Associate’s degree in science or technical field.
HACCP certification.
Bilingual in English/Spanish.

Responsibilities

Provide day-to-day guidance, training, and support to, and on behalf of, the Lot Review team in collaboration with management.
Drive improvements to Lot Review processes, procedures, tools, trainings, and programs.
Review completed batch records for compliance and accuracy.
Perform final approval for release of finished product.
Support internal, customer, certification, and regulatory quality audits.
Support the training of all employees through lot review and critical process steps within the batch production records.
Respond in real time to operational issues to prevent and avoid deviations, including immediate response to questions from operations personnel that could potentially lead to non-conformances and failures.
Facilitate resolution of potential nonconformance events.

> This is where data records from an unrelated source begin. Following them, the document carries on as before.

## src/rtl/seq_shift_unit.sv

```systemverilog
// Sequential shift/rotate engine: one bit position per clock, result on a one-cycle DONE.
// Latency n+1 cycles after the START edge (n = B[CNT_W-1:0]); START is ignored while BUSY.
module seq_shift_unit #(
  parameter int WIDTH = 16,
  parameter int CNT_W = 4
) (
  input  logic             CLK,
  input  logic             RST_N,
  input  logic             START,
  input  logic [1:0]       OP,
  input  logic [WIDTH-1:0] A,
  input  logic [WIDTH-1:0] B,
  output logic [WIDTH-1:0] O,
  output logic             BUSY,
  output logic             DONE
);

  typedef enum logic [1:0] {
    S_IDLE  = 2'd0,
    S_SHIFT = 2'd1,
    S_FIN   = 2'd2
  } state_t;

  localparam logic [1:0] OP_SLL = 2'b00;
  localparam logic [1:0] OP_SRL = 2'b01;
  localparam logic [1:0] OP_SRA = 2'b10;
  localparam logic [1:0] OP_ROR = 2'b11;

  localparam logic [CNT_W-1:0] CNT_ZERO = '0;
  localparam logic [CNT_W-1:0] CNT_ONE  = {{(CNT_W-1){1'b0}}, 1'b1};

  state_t           state_q, state_d;
  logic [WIDTH-1:0] work_q, work_d;
  logic [WIDTH-1:0] o_q, o_d;
  logic [CNT_W-1:0] cnt_q, cnt_d;
  logic [1:0]       op_q, op_d;
  logic [WIDTH-1:0] step_val;
  logic             busy;
  logic             done;

  // Only the low CNT_W bits of the amount are meaningful.
  logic unused_b_hi;
  assign unused_b_hi = ^B[WIDTH-1:CNT_W];

  always_comb begin
    step_val = work_q;
    case (op_q)
      OP_SLL:  step_val = {work_q[WIDTH-2:0], 1'b0};
      OP_SRL:  step_val = {1'b0, work_q[WIDTH-1:1]};
      OP_SRA:  step_val = {work_q[WIDTH-1], work_q[WIDTH-1:1]};
      OP_ROR:  step_val = {work_q[0], work_q[WIDTH-1:1]};
      default: step_val = work_q;
    endcase
  end

  always_comb begin
    state_d = state_q;
    work_d  = work_q;
    o_d     = o_q;
    cnt_d   = cnt_q;
    op_d    = op_q;
    busy    = 1'b0;
    done    = 1'b0;
    case (state_q)
      S_IDLE: begin
        if (START) begin
          work_d = A;
          op_d   = OP;
          cnt_d  = B[CNT_W-1:0];
          if (B[CNT_W-1:0] == CNT_ZERO) begin
            // Zero amount: the operand itself is the result.
            state_d = S_FIN;
            o_d     = A;
          end else begin
            state_d = S_SHIFT;
          end
        end
      end
      S_SHIFT: begin
        busy   = 1'b1;
        work_d = step_val;
        cnt_d  = cnt_q - CNT_ONE;
        if (cnt_q == CNT_ONE) begin
          state_d = S_FIN;
          o_d     = step_val;
        end
      end
      S_FIN: begin
        busy    = 1'b1;
        done    = 1'b1;
        state_d = S_IDLE;
      end
      default: begin
        state_d = S_IDLE;
      end
    endcase
  end

  always_ff @(posedge CLK or negedge RST_N) begin
    if (!RST_N) begin
      state_q <= S_IDLE;
      work_q  <= '0;
      o_q     <= '0;
      cnt_q   <= '0;
      op_q    <= OP_SLL;
    end else begin
      state_q <= state_d;
      work_q  <= work_d;
      o_q     <= o_d;
      cnt_q   <= cnt_d;
      op_q    <= op_d;
    end
  end

  assign O    = o_q;
  assign BUSY = busy;
  assign DONE = done;

endmodule
```

## config.mk

```make
export PLATFORM = sky130hd
export DESIGN_NAME = seq_shift_unit
export DESIGN_NICKNAME = d
export VERILOG_FILES = /design/src/rtl/seq_shift_unit.sv
export SDC_FILE = /design/constraint.sdc
export NUM_CORES = 1
export LEC_CHECK = 0
export CORE_MARGIN = 2
export CORE_UTILIZATION = 52
export DETAILED_ROUTE_END_ITERATION = 6
export HOLD_SLACK_MARGIN = 0.06
export PLACE_DENSITY = 0.9
export SYNTH_ARGS = -nofsm -noshare
export SYNTH_HDL_FRONTEND = slang
export SYNTH_SLANG_ARGS = --single-unit
```

## constraint.sdc

```tcl
create_clock -name CLK -period 3.9 [get_ports CLK]
set_input_delay 0.39 -clock CLK [delete_from_list [all_inputs] [get_ports CLK]]
set_output_delay 0.39 -clock CLK [all_outputs]
set_load 0.01 [all_outputs]
```

==> flow_metrics.py <==
metrics = {
    "global_routing": {
        "gr-total-overflow": 0,
        "antenna_found_initial": 0,
        "grt_pass1_vias": 1414,
        "grt_max_degree": 41,
        "grt_usage_pct": 19.9,
        "grt_pass1_wl_mm": 6.51,
    },
    "floorplanning": {
        "io_pins": 55,
        "die-area_um2": 4530,
        "row_count": 23,
        "die_x_um": 67.3,
        "die_height_um": 67.3,
        "core_area_um2": 3910,
        "start_util_pct": 53.3,
    },
    "place": {
        "place_hpwl_mm": 2.72,
        "dpl_cell_area_um2": 2500,
        "portBuffers": 42,
        "dp.cells": 261,
        "dp_worst_setup_slack_ps": 1420,
        "place_congestion": 0.836,
    },
    "power": {
        "p_leak_nw": 1.09,
        "irDropWorstVdd_v": 0.000445,
        "total_power_mw": 2.28,
        "powerDensity_nw_per_um2": 881,
    },
    "final_layout": {
        "drive_gt1_share_pct": 22.4,
        "diodes": 0,
        "final_cell_mix": "clkdlybuf4s50_1, dfrtp_1, mux2_2",
        "areaGrowthSynthToFinish_pct": 24.2,
        "finalNonFillerCells": 269,
        "final_common_cell": "clkdlybuf4s50_1",
        "postLayoutCellArea_um2": 2590,
        "nNetsFinal": 260,
        "finish.utilization_pct": 66.2,
    },
    "clock_tree": {
        "postCtsSetupBuffers": 0,
        "postCtsResizedCells": 0,
        "clkTransAtPathRegs_ps": 80,
        "clock_latency_ps": 300,
        "htree_levels": 2,
        "cts_buffers": 5,
        "root_buffer": "clkbuf_8",
        "cts_buffer_depth": 2,
        "tritoncts": "done",
        "cts.sink_count": 40,
        "ctsHoldBuffers": 0,
    },
    "sta": {
        "hold_slack_ps": 207,
        "fin_crit_ps": 2510,
        "finalHoldViolations": 0,
        "slew_violations": 0,
        "slew_headroom_pct": 34.7,
        "finClkSkew_ps": 9.92,
        "fin_tns_setup_ps": 0,
        "rsz0062_at_grt": "false",
        "fin_ws_ps": 1390,
        "fmax_mhz": 398,
        "final.period_utilization_pct": 64.5,
        "worstMarginPinSlew_ps": 978,
        "setup_violations": 0,
    },
    "worst_setup_path": {
        "cp.required_ps": 4090,
        "arrival_ps": 2700,
        "crit_fanout": 29,
        "worstSetupEndpointType": "flop",
        "critical_path_class": "flop to flop",
        "start_kind": "flop",
    },
    "logic_synthesis": {
        "seq_area_frac_synth_pct": 48.0,
        "syn_avg_cell_area_um2": 11.8,
        "synth_nets": 219,
        "post_synth_inst_count": 177,
        "syn-cell-area_um2": 2080,
        "ys_types": 28,
        "ys_ff_latch": 40,
        "ys_warn_count": 0,
    },
    "hold_path": {
        "min_path_type": "primary input to async pin",
    },
    "drt": {
        "drc": 0,
        "ant_nets": 0,
        "drtPass1Iterations": 4,
        "wire_per_inst_um": 15.0,
        "via_count": 1458,
        "via_per_inst": 5.42,
        "drt-total-wl_mm": 4.03,
        "initialDrtViolationCount": 55,
    },
    "outcome": {
        "outcome": "completed",
    },
    "run": {
        "drv_cap": 0,
    },
}
-- Yosys cell counts, drive strengths merged --
master   number  share of area (%)
o2bb2ai       1               0.42
a21oi        19                4.7
dfrtp        40                 48
or3b          1               0.42
nand3         2               0.48
nor2         23                4.3
inv           5               0.90
buf           9                3.7
ha            5                3.0
o21ai         5                1.2
a31o          1               0.42
nor3          1               0.24
mux2         35                 21
and2          1               0.30
mux2i        16                7.7
clkbuf        1               0.18
nor2b         1               0.30
nand2         6                1.1
a221oi        1               0.42
or4           1               0.54
o21a          1               0.36
o22ai         2               0.60
-- logic make-up after synthesis --
| kind of cell | synth area share (%) |
|---|---|
| flops | 48.0 |
| compound gates | 8.16 |
| simple gates | 7.62 |
| mux | 28.4 |
| fa+ha+maj | 3.00 |
| buf+inv | 4.80 |
-- power breakdown --
part / switching, mW / internal (mW) / total, mW / leakage, nW
registers: 0.154 / 0.637 / 0.791 / 0.464
clock network: 0.145 / 0.144 / 0.289 / 0.0445
logic: 0.527 / 0.676 / 1.20 / 0.582
-- cell type report --
type                            instances  area [um^2]
Fill cell                             297         1320
Sequential cell                        40         1000
Multi-Input combinational cell        122          983
Timing Repair Buffer                   44          430
Clock buffer                            7         86.3
Tap cell                               50         62.6
Inverter                                5         18.8
Clock inverter                          1         7.51
-- routing by layer --
layer	wire length (um)	vias up	GRT usage, %
met3	221	6	6.50
met2	1910	37	31.2
met1	1840	714	25.7
met4	63	0	7.91
met5	0	-	0
li1	-	701	-
-- worst paths after layout --
path / start / to / slack (ps) / cells past startpoint
hold / removal: RST_N / O[6]$_DFFE_PN0P_ / 210 / 1
hold reg to reg: O[2]$_DFFE_PN0P_ / O[2]$_DFFE_PN0P_ / 510 / 1
setup reg to reg: state_q[1]$_DFFE_PN0P_ / O[4]$_DFFE_PN0P_ / 1390 / 8
max in group asynchronous: RST_N / O[9]$_DFFE_PN0P_ / 3140 / 1
min in group CLK: O[2]$_DFFE_PN0P_ / O[2]$_DFFE_PN0P_ / 510 / 1
setup / recovery: state_q[1]$_DFFE_PN0P_ / O[4]$_DFFE_PN0P_ / 1390 / 8
-- registers in the layout, indices dropped and copies added (netlist names) --
name,flops
state_q,2
cnt_q,4
work_q,16
O,16
op_q,2
-- worst max-delay path, stage by stage, from the launching register on --
cell	delay, ps
dfrtp_1	400
inv_1	80
ha_1	420
buf_4	380
inv_1	180
mux2i_1	150
and2_1	130
buf_4	280
mux2_2	370
Power figures use the tool's default switching activity.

Ensure operational compliance by making sure policies and procedures are followed.
Identify and report redundant, difficult, or outdated Batch Production Forms to management.
Coordinate storage, filing and retrieval of batch records.
Provide input and assist with implementation of improvements to streamline the BPR review and approval process.
Support all departments with corrective actions, audit findings and follow-up.
Provide training in Good Manufacturing Practices (GMP) to new and existing employees as directed.
As assigned, participate in committees and projects, implement changes, and manage processes.
Provide On the Job Training (OJT) for new hires.
Support in continued training and development of Lot Review staff.
Provide task direction to Lot Review Specialists.